Asian cinema has a long history of success at the Cannes Film Festival and that's a trend which may well continue this year at the 63rd edition of the world's most prestigious film gathering.
The legendary Japanese director Akira Kurosawa (Kagemusha) and China's Chen Kaige (Farewell, My Concubine) are both former winners whose reputations were crowned by the attention they received at the French seaside town, and festival organizers have this year, as usual, selected an eclectic mix of five films from the region among the 18 vying for the Palme d'Or, Cannes' top prize. The festival is set to kick off on May 12 and run to May 23.
Among those in contention is a production from a Thai filmmaker virtually unknown outside the world's arthouse film circuit as well as films from three directors who have become festival favorites over the years.
Apichatpong Weerasethakul -- a Cannes Jury Prize winner in 2004 with Tropical Malady -- returns with a Spanish-German-French-British co-production Uncle Boonmee Who Can Recall His Past Lives. South Korea, meanwhile, will see Im Sang-soo present The Housemaid and Lee Chang-dong unveil Poetry. Both directors have long been favourites on the arthouse circuit, as has Japan's Takeshi Kaneshiro, who has Outrage in the running for the top award. The Palme D'Or field is rounded out by Chongqing Blues, directed by China's Wang Xiaoshuai. Heading the Palme D'or jury is American filmmaker Tim Burton.
Here's a look at what Asia's representatives films are all about:
The Housemaid: Im Sang-soo directs a remake of the 1960 Korean classic. Jeon Do-yeon -- best actress winner in Cannes for Secret Sunshine (2007) -- plays a maid who begins a torrid affair with the head of her household.

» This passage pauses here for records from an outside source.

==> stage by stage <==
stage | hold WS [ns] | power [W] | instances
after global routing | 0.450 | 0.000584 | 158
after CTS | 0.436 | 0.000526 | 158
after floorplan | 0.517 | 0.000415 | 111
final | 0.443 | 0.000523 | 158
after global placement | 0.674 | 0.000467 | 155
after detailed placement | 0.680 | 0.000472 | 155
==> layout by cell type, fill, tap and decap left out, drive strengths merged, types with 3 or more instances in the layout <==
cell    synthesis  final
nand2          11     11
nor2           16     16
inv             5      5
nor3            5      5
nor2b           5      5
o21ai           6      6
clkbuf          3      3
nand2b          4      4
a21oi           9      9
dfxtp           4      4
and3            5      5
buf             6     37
===== src/rtl/hlg_pkg.sv =====
// Shared types and constants for the Huber loss gradient unit.
`timescale 1ns / 1ps
package hlg_pkg;
  localparam int unsigned DeltaW  = 31;
  localparam int unsigned CountW  = 17;
  localparam int unsigned CfgIdxW = 2;
  localparam int unsigned CfgW    = 32;
  localparam int unsigned GradW   = 33;
  localparam int unsigned MeanW   = 48;
  localparam int unsigned SumW    = 64;
  localparam int unsigned MulSplit = 17;

  localparam logic [CfgIdxW-1:0] CfgDelta = 2'd0;
  localparam logic [CfgIdxW-1:0] CfgCount = 2'd1;

  typedef enum logic [2:0] {
    S_IDLE, S_MUL, S_ACC, S_GDIV, S_MDIV, S_OUT
  } back_state_e;

  typedef struct packed {
    logic             start;
    logic [SumW-1:0]  dividend;
    logic [CountW-1:0] divisor;
  } div_req_t;

  typedef struct packed {
    logic            done;
    logic [SumW-1:0] quotient;
  } div_rsp_t;
endpackage


===== src/rtl/hlg_fifo.sv =====
// Two-entry request queue used between the stages and at the result side.
`timescale 1ns / 1ps
module hlg_fifo #(
  parameter int unsigned WIDTH = 8
) (
  input  logic             clk_i,
  input  logic             rst_ni,
  input  logic             push_i,
  input  logic [WIDTH-1:0] wdata_i,
  output logic             full_o,
  input  logic             pop_i,
  output logic [WIDTH-1:0] rdata_o,
  output logic             empty_o
);
  logic [WIDTH-1:0] mem_q [2];
  logic             wptr_q, rptr_q;
  logic [1:0]       cnt_q;
  logic             do_push, do_pop;

  assign full_o  = cnt_q == 2'd2;
  assign empty_o = cnt_q == 2'd0;
  assign do_push = push_i && !full_o;
  assign do_pop  = pop_i && !empty_o;
  assign rdata_o = mem_q[rptr_q];

  always_ff @(posedge clk_i) begin
    if (do_push) begin
      mem_q[wptr_q] <= wdata_i;
    end
  end

  always_ff @(posedge clk_i or negedge rst_ni) begin
    if (!rst_ni) begin
      wptr_q <= 1'b0;
      rptr_q <= 1'b0;
      cnt_q  <= 2'd0;
    end else begin
      if (do_push) wptr_q <= ~wptr_q;
      if (do_pop) rptr_q <= ~rptr_q;
      cnt_q <= cnt_q + 2'(do_push) - 2'(do_pop);
    end
  end
endmodule


===== src/rtl/hlg_front.sv =====
// Front stage: forms the difference and classifies it against delta.
`timescale 1ns / 1ps
module hlg_front import hlg_pkg::*; #(
  parameter int unsigned DATA_WIDTH = 32
) (
  input  logic [DATA_WIDTH-1:0] prediction_i,
  input  logic [DATA_WIDTH-1:0] target_i,
  input  logic                  last_element_i,
  input  logic [DeltaW-1:0]     delta_i,
  output logic [DATA_WIDTH+3:0] entry_o
);
  localparam int unsigned MW = DATA_WIDTH + 1;
  logic signed [MW-1:0] diff;
  logic [MW-1:0]        mag;
  logic                 neg, in_delta;

  always_comb begin
    diff     = MW'($signed(prediction_i)) - MW'($signed(target_i));
    neg      = diff[MW-1];
    mag      = neg ? MW'(-diff) : MW'(diff);
    // Both sides widened to 64 bits so the compare holds for data widths up to 63 bits.
    in_delta = 64'(mag) <= 64'(delta_i);
    entry_o  = {last_element_i, neg, in_delta, mag};
  end
endmodule


===== src/rtl/hlg_div.sv =====
// Shared radix-2 restoring divider, one quotient bit per cycle.
`timescale 1ns / 1ps
module hlg_div import hlg_pkg::*; (
  input  logic     clk_i,
  input  logic     rst_ni,
  input  div_req_t req_i,
  output div_rsp_t rsp_o
);
  logic [SumW-1:0]   quo_q;
  logic [CountW-1:0] rem_q, div_q;
  logic [5:0]        cnt_q;
  logic              busy_q, done_q;
  logic [CountW:0]   rem_sh;
  logic              ge;

  assign rem_sh = {rem_q, quo_q[SumW-1]};
  assign ge     = rem_sh >= {1'b0, div_q};
  assign rsp_o  = '{done: done_q, quotient: quo_q};

  always_ff @(posedge clk_i) begin
    if (req_i.start) begin
      quo_q <= req_i.dividend;
      rem_q <= '0;
      div_q <= req_i.divisor;
    end else if (busy_q) begin
      rem_q <= ge ? CountW'(rem_sh - {1'b0, div_q}) : rem_sh[CountW-1:0];
      quo_q <= {quo_q[SumW-2:0], ge};
    end
  end

  always_ff @(posedge clk_i or negedge rst_ni) begin
    if (!rst_ni) begin
      busy_q <= 1'b0;
      done_q <= 1'b0;
      cnt_q  <= '0;
    end else begin
      done_q <= 1'b0;
      if (req_i.start) begin
        busy_q <= 1'b1;
        cnt_q  <= '0;
      end else if (busy_q) begin
        cnt_q <= cnt_q + 6'd1;
        if (cnt_q == 6'd63) begin
          busy_q <= 1'b0;
          done_q <= 1'b1;
        end
      end
    end
  end
endmodule


===== src/rtl/hlg_back.sv =====
// Back stage: Huber term, saturating sum, gradient and mean divisions.
`timescale 1ns / 1ps
module hlg_back import hlg_pkg::*; #(
  parameter int unsigned DATA_WIDTH = 32,
  parameter int unsigned FRAC_BITS  = 16
) (
  input  logic                  clk_i,
  input  logic                  rst_ni,
  input  logic [DATA_WIDTH+3:0] entry_i,
  input  logic                  in_empty_i,
  output logic                  in_pop_o,
  input  logic [DeltaW-1:0]     delta_i,
  input  logic [CountW-1:0]     count_i,
  output div_req_t              div_req_o,
  input  div_rsp_t              div_rsp_i,
  output logic [GradW+MeanW:0]  result_o,
  output logic                  out_push_o,
  input  logic                  out_full_i
);
  localparam int unsigned MW = DATA_WIDTH + 1;
  localparam int unsigned BW = MW + 1;
  localparam int unsigned HW = DeltaW + BW - MulSplit;
  localparam int unsigned PW = DeltaW + BW;

  back_state_e state_q, state_d;
  logic [MW-1:0]                  mag_q;
  logic                           neg_q, inside_q, last_q;
  logic [DeltaW+MulSplit-1:0]     plo_q;
  logic [HW-1:0]                  phi_q;
  logic [SumW-1:0]                sum_q;
  logic [GradW-1:0]               grad_q;
  logic [MeanW-1:0]               mean_q;
  logic [DeltaW-1:0]              mul_a;
  logic [BW-1:0]                  mul_b;
  logic [PW-1:0]                  prod;
  logic [127:0]                   prod_sh;
  logic [SumW-1:0]                term;
  logic [SumW:0]                  sum_add;
  logic [CountW-1:0]              n;

  assign n = (count_i == '0) ? CountW'(1) : count_i;

  always_comb begin
    mul_a = inside_q ? DeltaW'(mag_q) : delta_i;
    mul_b = inside_q ? BW'(mag_q) : BW'({mag_q, 1'b0}) - BW'(delta_i);
    prod    = PW'(plo_q) + (PW'(phi_q) << MulSplit);
    prod_sh = 128'(prod) >> (FRAC_BITS + 1);
    term    = (|prod_sh[127:SumW]) ? '1 : prod_sh[SumW-1:0];
    sum_add = {1'b0, sum_q} + {1'b0, term};
  end

  always_comb begin
    state_d    = state_q;
    in_pop_o   = 1'b0;
    out_push_o = 1'b0;
    div_req_o  = '{start: 1'b0, dividend: '0, divisor: n};
    unique case (state_q)
      S_IDLE: begin
        if (!in_empty_i) begin
          in_pop_o = 1'b1;
          state_d  = S_MUL;
        end
      end
      S_MUL: state_d = S_ACC;
      S_ACC: begin
        div_req_o.start    = 1'b1;
        div_req_o.dividend = SumW'(inside_q ? DeltaW'(mag_q) : delta_i);
        state_d = S_GDIV;
      end
      S_GDIV: begin
        if (div_rsp_i.done) begin
          if (last_q) begin
            div_req_o.start    = 1'b1;
            div_req_o.dividend = sum_q;
            state_d = S_MDIV;
          end else begin
            state_d = S_OUT;
          end
        end
      end
      S_MDIV: if (div_rsp_i.done) state_d = S_OUT;
      S_OUT: begin
        if (!out_full_i) begin
          out_push_o = 1'b1;
          state_d    = S_IDLE;
        end
      end
      default: state_d = S_IDLE;
    endcase
  end

  assign result_o = {grad_q, last_q ? mean_q : MeanW'(0), last_q};

  always_ff @(posedge clk_i) begin
    if (in_pop_o) begin
      {last_q, neg_q, inside_q, mag_q} <= entry_i;
    end
    if (state_q == S_MUL) begin
      plo_q <= (DeltaW+MulSplit)'(mul_a * mul_b[MulSplit-1:0]);
      phi_q <= HW'(mul_a * mul_b[BW-1:MulSplit]);
    end
    if (state_q == S_GDIV && div_rsp_i.done) begin
      grad_q <= neg_q ? GradW'(-div_rsp_i.quotient[GradW-1:0])
                      : div_rsp_i.quotient[GradW-1:0];
    end
    if (state_q == S_MDIV && div_rsp_i.done) begin
      mean_q <= (|div_rsp_i.quotient[SumW-1:MeanW]) ? '1
                                                     : div_rsp_i.quotient[MeanW-1:0];
    end
  end

  always_ff @(posedge clk_i or negedge rst_ni) begin
    if (!rst_ni) begin
      state_q <= S_IDLE;
      sum_q   <= '0;
    end else begin
      state_q <= state_d;
      if (state_q == S_ACC) begin
        sum_q <= sum_add[SumW] ? '1 : sum_add[SumW-1:0];
      end else if (state_q == S_MDIV && div_rsp_i.done) begin
        sum_q <= '0;
      end
    end
  end
endmodule


===== src/rtl/huber_loss_gradient_unit.sv =====
// Top level of the Huber loss gradient unit.
//
// Input queue: an item (prediction, target, last_element) is taken when push is
// high and full is low. Result queue: the oldest result sits on the result
// ports while empty is low and leaves when pop is high. The configuration
// channel is always ready; write it only while the block is idle.
// Each item is classified on entry and queued (two entries) for the back
// stage, which takes the entry, does a split multiplication, accumulates,
// runs the shared one-bit-per-cycle divider and takes its quotient for the
// gradient and, on a last item, runs it again for the mean loss, then
// queues the result. The shared divider sets the rate. A stalled receiver
// leaves results in the two-entry result queue; once that fills, the back
// stage waits and the input queue fills behind it. Reset empties both
// queues, clears the loss sum and sets delta to 65536 (1.0 with 16 fraction
// bits) and the element count to 1.
`timescale 1ns / 1ps
module huber_loss_gradient_unit import hlg_pkg::*; #(
  parameter int unsigned FRAC_BITS  = 16,
  parameter int unsigned DATA_WIDTH = 32
) (
  input  logic                  clk_i,
  input  logic                  rst_ni,
  input  logic                  push,
  output logic                  full,
  input  logic [DATA_WIDTH-1:0] prediction_i,
  input  logic [DATA_WIDTH-1:0] target_i,
  input  logic                  last_element_i,
  output logic                  empty,
  input  logic                  pop,
  output logic [GradW-1:0]      gradient_o,
  output logic [MeanW-1:0]      mean_loss_o,
  output logic                  loss_valid_o,
  input  logic                  cfg_valid_i,
  output logic                  cfg_ready_o,
  input  logic [CfgIdxW-1:0]    cfg_index_i,
  input  logic [CfgW-1:0]       cfg_data_i
);
  localparam int unsigned EW = DATA_WIDTH + 4;
  localparam int unsigned RW = GradW + MeanW + 1;

  logic [DeltaW-1:0] delta_q;
  logic [CountW-1:0] count_q;
  logic [EW-1:0]     entry_w, entry_r;
  logic              q_empty, q_pop;
  logic [RW-1:0]     res_w, res_r;
  logic              res_push, res_full;
  div_req_t          div_req;
  div_rsp_t          div_rsp;

  assign cfg_ready_o = 1'b1;

  always_ff @(posedge clk_i or negedge rst_ni) begin
    if (!rst_ni) begin
      delta_q <= DeltaW'(65536);
      count_q <= CountW'(1);
    end else if (cfg_valid_i && cfg_ready_o) begin
      if (cfg_index_i == CfgDelta) delta_q <= cfg_data_i[DeltaW-1:0];
      if (cfg_index_i == CfgCount) count_q <= cfg_data_i[CountW-1:0];
    end
  end

  hlg_front #(.DATA_WIDTH(DATA_WIDTH)) u_front (
    .prediction_i, .target_i, .last_element_i,
    .delta_i(delta_q), .entry_o(entry_w)
  );

  hlg_fifo #(.WIDTH(EW)) u_mid_q (
    .clk_i, .rst_ni, .push_i(push), .wdata_i(entry_w), .full_o(full),
    .pop_i(q_pop), .rdata_o(entry_r), .empty_o(q_empty)
  );

  hlg_div u_div (.clk_i, .rst_ni, .req_i(div_req), .rsp_o(div_rsp));

  hlg_back #(.DATA_WIDTH(DATA_WIDTH), .FRAC_BITS(FRAC_BITS)) u_back (
    .clk_i, .rst_ni, .entry_i(entry_r), .in_empty_i(q_empty), .in_pop_o(q_pop),
    .delta_i(delta_q), .count_i(count_q), .div_req_o(div_req), .div_rsp_i(div_rsp),
    .result_o(res_w), .out_push_o(res_push), .out_full_i(res_full)
  );

  hlg_fifo #(.WIDTH(RW)) u_res_q (
    .clk_i, .rst_ni, .push_i(res_push), .wdata_i(res_w), .full_o(res_full),
    .pop_i(pop), .rdata_o(res_r), .empty_o(empty)
  );

  assign {gradient_o, mean_loss_o, loss_valid_o} = res_r;
endmodule


===== config.mk =====
export PLATFORM = sky130hd
export DESIGN_NAME = huber_loss_gradient_unit
export DESIGN_NICKNAME = d
export VERILOG_FILES = /design/src/rtl/hlg_pkg.sv /design/src/rtl/hlg_fifo.sv /design/src/rtl/hlg_front.sv /design/src/rtl/hlg_div.sv /design/src/rtl/hlg_back.sv /design/src/rtl/huber_loss_gradient_unit.sv
export SDC_FILE = /design/constraint.sdc
export NUM_CORES = 2
export LEC_CHECK = 0
export BUFFER_PORTS_ARGS = -buffer_cell sky130_fd_sc_hd__buf_4
export CORE_ASPECT_RATIO = 2
export CORE_UTILIZATION = 45
export DETAILED_ROUTE_END_ITERATION = 7
export PLACE_DENSITY = 0.67
export SLEW_MARGIN = 25
export SYNTH_ARGS = -nofsm -noshare
export SYNTH_HDL_FRONTEND = slang
export SYNTH_SLANG_ARGS = --single-unit

===== constraint.sdc =====
create_clock -name clk_i -period 9.7 [get_ports clk_i]
set_input_delay 1.94 -clock clk_i [delete_from_list [all_inputs] [get_ports clk_i]]
set_output_delay 1.94 -clock clk_i [all_outputs]
set_load 0.1 [all_outputs]

==> flow_summary.json <==
{
  "syn_inst": 7083,
  "setup_ws_ps": 127,
  "syn_nets": 8496,
  "ys_seq_area_share_pct": 27.9,
  "crit_slowest_cell": "fa_1",
  "slowest_delay_ps": 540,
  "skew_ps": 88.0,
  "ff2ff_setup_slack_ps": 130,
  "core_um2": 150000,
  "worstSetupPathType": "flop to flop",
  "path_delay_family": "adder cells",
  "gp_congestion": 0.987,
  "synth-edff-count": 513,
  "worstPathArrival_ps": 10050,
  "grt_pass1_wl_um": 307000,
  "regArea_um2": 19000,
  "status": "complete, no violations",
  "die_w_um": 277,
  "worstReg2RegStart": "delta_q[1]",
  "maxClockFrequency_mhz": 104,
  "dpl.hpwl_um": 163000,
  "worstPathRequired_ps": 10180,
  "setup_viol": 0,
  "fin_nets": 8746,
  "layout_min_cycle_time_ps": 9570,
  "final-max-slew-violation-count": 0,
  "synth.ff_latch_count": 661,
  "cts_tree": "done",
  "cts.sinks": 661,
  "synth_area_um2": 68100,
  "vias": 51300,
  "syn2layout_area_growth_pct": 11.6,
  "tightest_slew_ps": 1100,
  "r2r_cells": 36,
  "start_util_pct": 45.3,
  "fp.dieArea_um2": 153000,
  "multi_input_area_um2": 43900,
  "numCtsBuffers": 57,
  "insertion_delay_ps": 740,
  "gr-usage-all-layers_pct": 26.2,
  "min_period_over_period_pct": 98.7,
  "htreeDepth": 2,
  "whs_ps": 446,
  "async_reset_ff_share_pct": 19.8,
  "path_common_cell": "fa_1",
  "drtIter0Drc": 2623,
  "port_buffers": 186,
  "finalHoldViolations": 0,
  "first_global_vias": 55600,
  "startpoint_type": "flop",
  "drc": 0,
  "ant_nets": 0,
  "synth_ff_type": "edfxtp_1",
  "num-fill-cells": 13700,
  "antenna_found_initial": 2,
  "hp-class": "flop to flop",
  "layout_common_cells": "inv_1 (1170), nand2_1 (1024), fa_1 (867)",
  "endpoint": "u_back.phi_q[43]",
  "cp_max_fo": 9,
  "yosys_warnings": 0,
  "crit_cells": 36,
  "dr.pass1.iters": 5,
  "cts-root-buf": "clkbuf_16",
  "ios": 189,
  "place_worst_setup_slack_ps": -368,
  "r2r-end": "u_back.phi_q[43]",
  "die_y_um": 552,
  "cp_num_buf_inv": 6,
  "final_layout_size_suffix_gt1_share_pct": 12.9,
  "relSlewSlack_pct": 26.4,
  "clk_pin_slew_ps": 70,
  "hold_buffers": 0,
  "cp-startpoint": "delta_q[1]",
  "grt_overflow": 0,
  "maxCapViolCount": 0,
  "clockBufferDepth": 3,
  "synthDistinctLibCells": 105,
  "rsz0062_at_grt": "yes",
  "end_kind": "flop",
  "final_common_cell": "inv_1",
  "wl_um": 199000,
  "viasPerCell": 5.51,
  "rows": 201,
  "grt_start_max_net_pins": 85,
  "syn_avg_cell_area_um2": 9.61,
  "detail_route.wl_per_cell_um": 21.4
}
through the flow:
step           cells  TNS [ps]  cell area (um2)  utilization, %
2_1_floorplan   7083         0            68100               -
3_3_place_gp    9190     -2350            73500            48.9
3_5_place_dp    9191     -3100            73500            48.9
4_1_cts         9298         0            75600            50.4
5_1_grt         9310      -583            76000            50.6
6_report        9311         0            76000            50.6
cell usage after synthesis, drive strengths merged (49+ instances only):
| master | instances | area, um2 |
|---|---|---|
| edfxtp | 513 | 15400 |
| and2 | 127 | 795 |
| inv | 1172 | 4400 |
| ha | 438 | 5480 |
| clkbuf | 290 | 1090 |
| a31oi | 49 | 322 |
| nor2 | 482 | 1810 |
| xor2 | 101 | 885 |
| dfrtp | 129 | 3230 |
| a21oi | 287 | 1440 |
| fa | 871 | 17400 |
| mux2 | 144 | 1620 |
| nor3 | 85 | 425 |
| o21a | 72 | 542 |
| xnor2 | 183 | 1600 |
| nand3 | 84 | 420 |
| or2 | 62 | 388 |
| nand2 | 1026 | 3860 |
| o21ai | 279 | 1410 |
| a21o | 135 | 1020 |
layout make-up:
class,instances,share of cell area [%]
multi-input cells,4927,57.8
flip-flops and latches,661,25.0
inverters,1172,5.79
repair buffers,514,5.46
well taps,1928,3.17
clock buffers,68,2.01
clock inverters,39,0.748
diodes,2,0.00659
worst min path at each step:
stage	to	slack, ps	cells after the start	startpoint
6_report	u_res_q.mem_q[1][70]	450	0	u_back.grad_q[21]
5_1_grt	u_res_q.mem_q[0][67]	450	0	u_back.grad_q[18]
4_1_cts	u_res_q.mem_q[1][67]	440	0	u_back.grad_q[18]
3_5_place_dp	u_res_q.mem_q[1][75]	430	0	u_back.grad_q[26]
3_3_place_gp	u_res_q.mem_q[0][78]	420	0	u_back.grad_q[29]
2_1_floorplan	u_res_q.mem_q[0][49]	420	0	u_back.grad_q[0]
sequential cells by signal, summed over array words and instances, names as in the netlist, 33 cells and up:
name           count
u_res_q.mem_q    164
u_mid_q.mem_q     72
u_back.sum_q      64
u_div.quo_q       64
u_back.mean_q     48
u_back.phi_q      48
u_back.grad_q     33
u_back.mag_q      33
routing by layer:
layer / global-route usage, % / routed length, um
met1: 24.9 / 64300
met2: 49.7 / 106000
met3: 3.39 / 9130
met4: 21.3 / 19500
met5: 0 / 3
cell families (layout without fill, tap and decap cells):
group | count (synthesis) | after routing | share of synthesized area [%]
simple gates | 2104 | 2104 | 13.7
buf+inv | 1495 | 1793 | 8.28
fa+ha+maj | 1309 | 1309 | 33.7
compound gates | 1067 | 1067 | 10.1
flops | 661 | 661 | 27.9
xor+xnor | 284 | 284 | 3.65
mux | 162 | 162 | 2.65
other cells | 1 | 3 | 0.00551
timing repair:
action,in CTS,in global routing
gates resized for setup,6,55
setup endpoints to repair,13,19
cloned,0,2
buffers inserted,0,8
pin swaps,4,15
worst reg2reg max path: cells and delay by family (launching register included):
family / cells / cell delay (ps)
adders and majority gates: 8 / 3690
AOI/OAI and AO/OA: 16 / 3450
and+or+nand+nor: 4 / 830
buffers and inverters: 6 / 690
DFF: 1 / 350
muxes: 1 / 300
xor gates and xnor gates: 1 / 90
Power is not shown: default switching activity piles up to over one toggle a cycle in this logic, so the estimate is an artifact.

Poetry: An old woman turns to poetry for help as she battles with the onset of Alzheimer's disease in a film from one of South Korea's most skilled helmers, Lee Chang-dong
Chongqing Blues: Wang Xiaoshuai turns his cameras on to a story based on fact, which follows a sailor who is forced to reassess his own life after returning home to find his son has been killed by the police.
Outrage: A return after 10 years to the yakuza gangster genre for Takeshi Kitano in a film rumored to be high on his trademark violence. Kitano stars as a lowly thug who schemes for better days after years of cleaning up after his bosses.
Uncle Boonmee Who Can Recall His Past Lives: Noted for his non-narrative styles, Apichatpong Weerasethakul winds this tale around an old man who is joined on his death bed by the ghost of his wife and together they explore the man's history.